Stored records
<<<<
--- config.mk ---
export PLATFORM = sky130hd
export DESIGN_NAME = writeback_stage_flat
export DESIGN_NICKNAME = d
export VERILOG_FILES = /design/src/rtl/writeback_stage_if.sv /design/src/rtl/writeback_stage.sv /design/src/flat_wrapper.sv
export SDC_FILE = /design/constraint.sdc
export NUM_CORES = 1
export LEC_CHECK = 0
export ABC_AREA = 1
export ABC_CLOCK_PERIOD_IN_PS = 2900
export CAP_MARGIN = 20
export CORE_MARGIN = 3
export CORE_UTILIZATION = 44
export DETAILED_ROUTE_END_ITERATION = 8
export HOLD_SLACK_MARGIN = 0.08
export PLACE_DENSITY = 0.88
export SLEW_MARGIN = 20
export SYNTH_ARGS = -nofsm -noshare
export SYNTH_HDL_FRONTEND = slang
export SYNTH_SLANG_ARGS = --single-unit
--- constraint.sdc ---
create_clock -name clk -period 2.9 [get_ports clk]
set_input_delay 0.58 -clock clk [delete_from_list [all_inputs] [get_ports clk]]
set_output_delay 0.58 -clock clk [all_outputs]
set_load 0.03 [all_outputs]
>>>>
_Prompt_:
Write each record above out again exactly as it reads.

_Worked solution_:
--- config.mk ---
export PLATFORM = sky130hd
export DESIGN_NAME = writeback_stage_flat
export DESIGN_NICKNAME = d
export VERILOG_FILES = /design/src/rtl/writeback_stage_if.sv /design/src/rtl/writeback_stage.sv /design/src/flat_wrapper.sv
export SDC_FILE = /design/constraint.sdc
export NUM_CORES = 1
export LEC_CHECK = 0
export ABC_AREA = 1
export ABC_CLOCK_PERIOD_IN_PS = 2900
export CAP_MARGIN = 20
export CORE_MARGIN = 3
export CORE_UTILIZATION = 44
export DETAILED_ROUTE_END_ITERATION = 8
export HOLD_SLACK_MARGIN = 0.08
export PLACE_DENSITY = 0.88
export SLEW_MARGIN = 20
export SYNTH_ARGS = -nofsm -noshare
export SYNTH_HDL_FRONTEND = slang
export SYNTH_SLANG_ARGS = --single-unit
--- constraint.sdc ---
create_clock -name clk -period 2.9 [get_ports clk]
set_input_delay 0.58 -clock clk [delete_from_list [all_inputs] [get_ports clk]]
set_output_delay 0.58 -clock clk [all_outputs]
set_load 0.03 [all_outputs]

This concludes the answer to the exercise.